第十九話
残業を終え、自宅に着いたのは十時を過ぎた頃だった。
食べ損ねていた夕飯は、買い置きしていたカップラーメンと、駅前のコンビニで買って来た昆布のおにぎりとポテトサラダ。本当はツナマヨのおにぎりが食べたかったけれど、あいにく品切れだった。
冷蔵庫から冷えた缶ビールを出し、ドラマを観つつ黙々と食べる。食べ終わっても、すぐに片付けはしなかった。ベッドに寄り掛かりながらボーッとしていたら、何時の間にか人気芸人が司会のバラエティー番組が始まっていた。

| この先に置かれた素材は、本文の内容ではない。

## ./run.sh

```bash
#!/bin/bash
# OpenROAD 26Q1-2900-gdf79404cd8, Yosys 0.63+post, stock flow scripts
make -C /OpenROAD-flow-scripts/flow DESIGN_CONFIG=/design/flow/config.mk WORK_HOME=/design/flow/orfs finish
```

## ./config.mk

```make
export PLATFORM = sky130hd
export DESIGN_NAME = vga_controller
export DESIGN_NICKNAME = vga_controller
export VERILOG_FILES = /design/flow/design.v
export SDC_FILE = /design/flow/constraint.sdc
export NUM_CORES = 4
export LEC_CHECK = 1
export CORE_UTILIZATION = 30
```

## ./constraint.sdc

```tcl
current_design vga_controller

set clk_period 5.4
set clk_io_pct 0.2

create_clock -name clk0 -period $clk_period [get_ports {vga_clock}]

set non_clock_inputs [all_inputs -no_clocks]
set_input_delay [expr $clk_period * $clk_io_pct] -clock clk0 $non_clock_inputs
set_output_delay [expr $clk_period * $clk_io_pct] -clock clk0 [all_outputs]
```

## ./design.v

```verilog
module vga_address_translator(x, y, mem_address);
	parameter RESOLUTION = "320x240";
	input [((RESOLUTION == "320x240") ? (8) : (7)):0] x; 
	input [((RESOLUTION == "320x240") ? (7) : (6)):0] y;	
	output reg [((RESOLUTION == "320x240") ? (16) : (14)):0] mem_address;
	wire [16:0] res_320x240 = ({1'b0, y, 8'd0} + {1'b0, y, 6'd0} + {1'b0, x});
	wire [15:0] res_160x120 = ({1'b0, y, 7'd0} + {1'b0, y, 5'd0} + {1'b0, x});
	always @(*)
	begin
		if (RESOLUTION == "320x240")
			mem_address = res_320x240;
		else
			mem_address = res_160x120[14:0];
	end
endmodule
module vga_controller(	vga_clock, resetn, pixel_colour, memory_address, 
		VGA_R, VGA_G, VGA_B,
		VGA_HS, VGA_VS, VGA_BLANK,
		VGA_SYNC, VGA_CLK);
	parameter BITS_PER_COLOUR_CHANNEL = 2;
	parameter MONOCHROME = "FALSE";
	parameter RESOLUTION = "320x240";
	parameter C_VERT_NUM_PIXELS  = 10'd480;
	parameter C_VERT_SYNC_START  = 10'd493;
	parameter C_VERT_SYNC_END    = 10'd494;  
	parameter C_VERT_TOTAL_COUNT = 10'd525;
	parameter C_HORZ_NUM_PIXELS  = 10'd640;
	parameter C_HORZ_SYNC_START  = 10'd659;
	parameter C_HORZ_SYNC_END    = 10'd754;  
	parameter C_HORZ_TOTAL_COUNT = 10'd800;	
	input vga_clock, resetn;
	input [((MONOCHROME == "TRUE") ? (0) : (BITS_PER_COLOUR_CHANNEL*3-1)):0] pixel_colour;
	output [((RESOLUTION == "320x240") ? (16) : (14)):0] memory_address;
	output reg [9:0] VGA_R;
	output reg [9:0] VGA_G;
	output reg [9:0] VGA_B;
	output reg VGA_HS;
	output reg VGA_VS;
	output reg VGA_BLANK;
	output VGA_SYNC, VGA_CLK;
	reg VGA_HS1;
	reg VGA_VS1;
	reg VGA_BLANK1; 
	reg [9:0] xCounter, yCounter;
	wire xCounter_clear;
	wire yCounter_clear;
	wire vcc;
	reg [((RESOLUTION == "320x240") ? (8) : (7)):0] x; 
	reg [((RESOLUTION == "320x240") ? (7) : (6)):0] y;	
	assign vcc =1'b1;
	always @(posedge vga_clock or negedge resetn)
	begin
		if (!resetn)
			xCounter <= 10'd0;
		else if (xCounter_clear)
			xCounter <= 10'd0;
		else
		begin
			xCounter <= xCounter + 1'b1;
		end
	end
	assign xCounter_clear = (xCounter == (C_HORZ_TOTAL_COUNT-1));
	always @(posedge vga_clock or negedge resetn)
	begin
		if (!resetn)
			yCounter <= 10'd0;
		else if (xCounter_clear && yCounter_clear)
			yCounter <= 10'd0;
		else if (xCounter_clear)		 
			yCounter <= yCounter + 1'b1;
	end
	assign yCounter_clear = (yCounter == (C_VERT_TOTAL_COUNT-1)); 
	always @(*)
	begin
		if (RESOLUTION == "320x240")
		begin
			x = xCounter[9:1];
			y = yCounter[8:1];
		end
		else
		begin
			x = xCounter[9:2];
			y = yCounter[8:2];
		end
	end
	vga_address_translator controller_translator(
					.x(x), .y(y), .mem_address(memory_address) );
		defparam controller_translator.RESOLUTION = RESOLUTION;
	always @(posedge vga_clock)
	begin
		VGA_HS1 <= ~((xCounter >= C_HORZ_SYNC_START) && (xCounter <= C_HORZ_SYNC_END));
		VGA_VS1 <= ~((yCounter >= C_VERT_SYNC_START) && (yCounter <= C_VERT_SYNC_END));
		VGA_BLANK1 <= ((xCounter < C_HORZ_NUM_PIXELS) && (yCounter < C_VERT_NUM_PIXELS));	
		VGA_HS <= VGA_HS1;
		VGA_VS <= VGA_VS1;
		VGA_BLANK <= VGA_BLANK1;	
	end
	assign VGA_SYNC = vcc;
	assign VGA_CLK = vga_clock;
	integer index;
	integer sub_index;
	always @(pixel_colour)
	begin		
		VGA_R <= 'b0;
		VGA_G <= 'b0;
		VGA_B <= 'b0;
		if (MONOCHROME == "FALSE")
		begin
			for (index = 10-BITS_PER_COLOUR_CHANNEL; index >= 0; index = index - BITS_PER_COLOUR_CHANNEL)
			begin
				for (sub_index = BITS_PER_COLOUR_CHANNEL - 1; sub_index >= 0; sub_index = sub_index - 1)
				begin
					VGA_R[sub_index+index] <= pixel_colour[sub_index + BITS_PER_COLOUR_CHANNEL*2];
					VGA_G[sub_index+index] <= pixel_colour[sub_index + BITS_PER_COLOUR_CHANNEL];
					VGA_B[sub_index+index] <= pixel_colour[sub_index];
				end
			end	
		end
		else
		begin
			for (index = 0; index < 10; index = index + 1)
			begin
				VGA_R[index] <= pixel_colour[0:0];
				VGA_G[index] <= pixel_colour[0:0];
				VGA_B[index] <= pixel_colour[0:0];
			end	
		end
	end
endmodule
```

==> results.txt <==
Status of the implementation.

- Setup repair after global routing left no endpoint under its margin.
- The fraction of final layout cells with drive strength greater than 1 is 0.0550, for reference.
- For this design the ratio of total power to cell area is 201 mW/mm^2.
- The startpoint of the worst register-to-register path is xCounter[1], for reference.
- The share of synthesized registers carrying an async set or reset is 0.769, for reference.
- TritonCTS built the clock tree.
- The most instantiated library cell after synthesis is buf_4, for reference.
- The report gives the cell count of the worst hold path as 0.
- The first global-routing pass estimated 5.89 mm of wire.
- In the finished design, the share of the clock period the worst path needs comes to 0.830.
- STA lists the startpoint of the worst hold path as VGA_BLANK1.
- For hold timing, the worst endpoint is VGA_BLANK.
- For the worst reg-to-reg path, the endpoint reported by OpenROAD is yCounter[4].
- Entering global routing, the biggest net connects 21 pins.
- The count of state elements after synthesis is 26, for reference.
- The number of library cell types mapped by synthesis is 40, for reference.
- The type of the most critical hold path is register to register, for reference.
- The count of endpoints failing hold in the final timing report is 0, for reference.
- The placement report lists the number of port buffers as 22.
- The die is 83.4 um wide.
- For this run, the number of Yosys warnings is 2.
- The number of cells traversed by the worst register-to-register path is 6, for reference.
- The initial antenna violation count was 0.
- The worst setup skew after layout is 0.00215 ns, for reference.
- Counting pins that exceed their max-slew limit in the final report gives 0.
- The type of element capturing the critical path is an output port, for reference.
- In this run, synthesis inferred 0 flip-flops with an integrated enable.
- The tally of nets with antenna violations remaining after routing is 0, for reference.
- For reference, the placement row count at floorplan is 29.
- The critical path launch point type is a register, for reference.
- The cell area after synthesis is 0.00199 mm^2, for reference.
- 0 antenna diodes ended up in the layout.
- The maximum fanout along the worst path is 8, for reference.
- For this run, design rule violations remaining after detail routing come to 0.
- The routed design could run at a clock period as short as 4.48 ns.
- The data required time reported for the critical path is 4.32 ns.
- Post-CTS repair changed the size of 0 cells.
- By count the netlist is led by 39 x buf_4, 22 x ha_1, 20 x dfrtp_1, 12 x inv_1, 11 x nor2_1.
- The floorplan-stage core utilization is 0.311, for reference.
- The number of warnings in the stage logs is 31, for reference.
- The critical path in this run is classified as register to output port.
- The number of maximum-capacitance violations recorded for the run is 0.
- The global-route congestion overflow total is 0, for reference.
- Summed over all cells, the static leakage comes to 0.991 nW.
- According to the I/O placement log, the pin count is 60.
- The largest area contributor in the netlist is dfrtp_1, for reference.
- The average via count per standard cell is 4.78, for reference.
- The register clock-pin slew on the reported worst setup and hold paths is 0.09 ns, for reference.
- The floorplan die area is 0.00695 mm^2, for reference.
- The initial DRC count is 82, for reference.
- The synthesis report lists the most area-consuming cells as dfrtp_1 25%, buf_4 15%, ha_1 14%.
- The flow ran to the end, and the final reports show no timing, DRC or antenna violations.
- On the critical path the data arrives at 3.40 ns.
- Synthesis handed over a netlist of 210 instances.
- The worst-case register-to-register setup slack is 3.20 ns, for reference.
- The HPWL after detailed placement is 2.44 mm, for reference.
- The design draws 426 uW.
- Looking at the post-CTS report, the setup buffer insertion count equals 0.
- After layout, the worst setup slack is 0.916 ns.
- The area recorded from the Yosys report for this design is 0.00199 mm^2.
- The final report gives the core utilization as 0.332.
- For this run, the register share of the synthesized area comes to 0.312.
- The count of instantiated cells in the yosys netlist is 210, for reference.
- After filler insertion, the fill cell instance count of the layout stands at 633.
- The via count of the first global-routing pass came to 1262.
- The maximum operating frequency is 223 MHz, for reference.
- For this run, the detailed router's first-pass iteration total came to 4.
- The routability-driven placement congestion ratio is 0.799, for reference.
- The total via count in the routed design is 1324, for reference.
- After detailed routing, the average wire length per cell comes to 12.5 um.
- Across the VDD grid, the largest voltage drop is 0.000165 V.
- Total global-route track usage over all layers is 0.103.
- The sum of negative setup slack is 0 ns, for reference.
- From bottom edge to top edge, the die measures 83.4 um.
- The number of hold-repair buffers added at the cts stage is 0, for reference.
- The total wire length is 3.45 mm, for reference.
- The most common flop cell mapped by yosys is dfrtp_1, for reference.
- The core area is 0.00639 mm^2, for reference.
- The final-report setup violation count is 0, for reference.
- At the placement stage, the worst setup path has a slack of 1.25 ns.
- The area share of the largest cell type after synthesis is 0.252, for reference.
- The average cell area after synthesis is 9.46 um^2, for reference.
- The insertion delay at the late pin of the worst-skew pair is 0.37 ns, for reference.
- The area growth from synthesis to layout is 6.80%.
where the power goes:
| part | internal, mW | switching, mW |
|---|---|---|
| Combinational | 0.00111 | 0.00307 |
| Sequential | 0.194 | 0 |
| Clock | 0.158 | 0.0701 |
| Total | 0.353 | 0.0731 |
layout make-up:
| cell class | count | area, um^2 | share of cell area |
|---|---|---|---|
| well taps | 77 | 96.3 | 0.0454 |
| multi-input cells | 131 | 1010 | 0.477 |
| flip-flops and latches | 26 | 621 | 0.292 |
| clock inverters | 1 | 30.0 | 0.0142 |
| repair buffers | 23 | 225 | 0.106 |
| clock buffers | 7 | 92.6 | 0.0436 |
| inverters | 12 | 45.0 | 0.0212 |
routing by layer:
| layer | track usage | share of wire | up-vias |
|---|---|---|---|
| li1 | - | - | 679 |
| met1 | 0.155 | 0.51 | 622 |
| met2 | 0.155 | 0.44 | 21 |
| met3 | 0.0252 | 0.045 | 2 |
| met4 | 0.0219 | 0.0043 | 0 |
| met5 | 0 | 0 | - |
critical path: stages, from the launching register on:
cell and delay [ns]:
dfrtp_1 0.47, inv_1 0.16, fa_1 0.55, inv_1 0.07, fa_1 0.48, a211oi_1 0.29
nor2_1 0.11, o31ai_1 0.29, xnor2_1 0.15, clkdlybuf4s50_1 0.47
how the worst max path moves through the flow:
| stage | cells past startpoint | slack (ns) | startpoint | end |
|---|---|---|---|---|
| 6_report | 9 | 0.92 | yCounter[1] | memory_address[15] |
| 5_1_grt | 9 | 0.64 | yCounter[1] | memory_address[15] |
| 4_1_cts | 9 | 0.90 | yCounter[1] | memory_address[15] |
through the flow:
stage / cells / area, um^2 / hold WS [ns]
floorplan: 210 / 1990 / 0.310
global placement: 270 / 2010 / 0.314
detailed placement: 270 / 2010 / 0.312
CTS: 277 / 2120 / 0.335
global route: 277 / 2120 / 0.343
finish: 277 / 2120 / 0.331
cell usage in the layout (no fill, tap or decap), types with 2 or more instances in the layout:
| cell type | synthesis | layout |
|---|---|---|
| ha_1 | 22 | 22 |
| clkdlybuf4s50_1 | 0 | 22 |
| dfrtp_1 | 20 | 20 |
| inv_1 | 12 | 12 |
| nor2_1 | 11 | 11 |
| o21ai_0 | 10 | 10 |
| xnor2_1 | 10 | 10 |
| nand3_1 | 10 | 10 |
| nand4_1 | 8 | 8 |
| a21oi_1 | 7 | 7 |
| dfxtp_1 | 6 | 6 |
| clkbuf_8 | 0 | 6 |
| a211oi_1 | 5 | 5 |
| nand2_1 | 5 | 5 |
| and3_1 | 5 | 5 |
| xor2_1 | 5 | 5 |
| o21bai_1 | 3 | 3 |
| o31ai_1 | 3 | 3 |
| a21o_1 | 2 | 2 |
| nor3_1 | 2 | 2 |
| and4_1 | 2 | 2 |
| nand2b_1 | 2 | 2 |
| a21boi_0 | 2 | 2 |
| fa_1 | 2 | 2 |
| buf_4 | 39 | 2 |
state kept, by name, indices dropped and copies added (netlist names):
name and cells:
VGA_BLANK 1, VGA_HS 1, yCounter 10, VGA_VS 1, xCounter 10, VGA_VS1 1, VGA_BLANK1 1, VGA_HS1 1
cells by family (layout without fill, tap and decap cells):
| kind of cell | after synthesis | in the layout | share of synthesized area |
|---|---|---|---|
| other | 1 | 1 | 0.00189 |
| muxes | 2 | 2 | 0.0107 |
| and+or+nand+nor | 52 | 52 | 0.152 |
| xor gates and xnor gates | 15 | 15 | 0.0661 |
| DFF | 26 | 26 | 0.312 |
| adders and majority gates | 24 | 24 | 0.159 |
| AOI/OAI and AO/OA | 37 | 37 | 0.120 |
| buffers and inverters | 53 | 43 | 0.178 |
No activity file was given, so power comes from the tool's default toggle rates.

海貴也は大きな溜め息を吐く。番組が面白くないからではない。寧ろ、番組の内容は頭に入ってこなかった。
「何で知っちゃったんだろう……」
ジュリウスの秘密を知り、後悔していた。
正直、彼との間に厚い壁を感じてしまった。
何時もなら深く悩むこともなく、これ以上は付き合い続けられないとシャッターを閉めてしまう。ところが今回は、下ろす途中で思い止まった。
本当のジュリウスの姿が気になった。
その反動で、なるべく気にしないようにしようと意識した。しかし意識すればするほど、このまま忘れることは罪深く思えた。
そんな、幾度の思考の往来を経て、海貴也はついに真実という蓋に手を掛けることを決意した。
そうしたら、知りたくなかったことまで知ってしまった。余計な情報を目にしてしまった海貴也は、反射的にパソコンの電源を落として以来、目を瞑ったままだ。
それを知ってしまってからその事実が頭から離れず、何をしても忘れられない。靄が溜まり続けたは心は、何時しか荒波のようになっていた。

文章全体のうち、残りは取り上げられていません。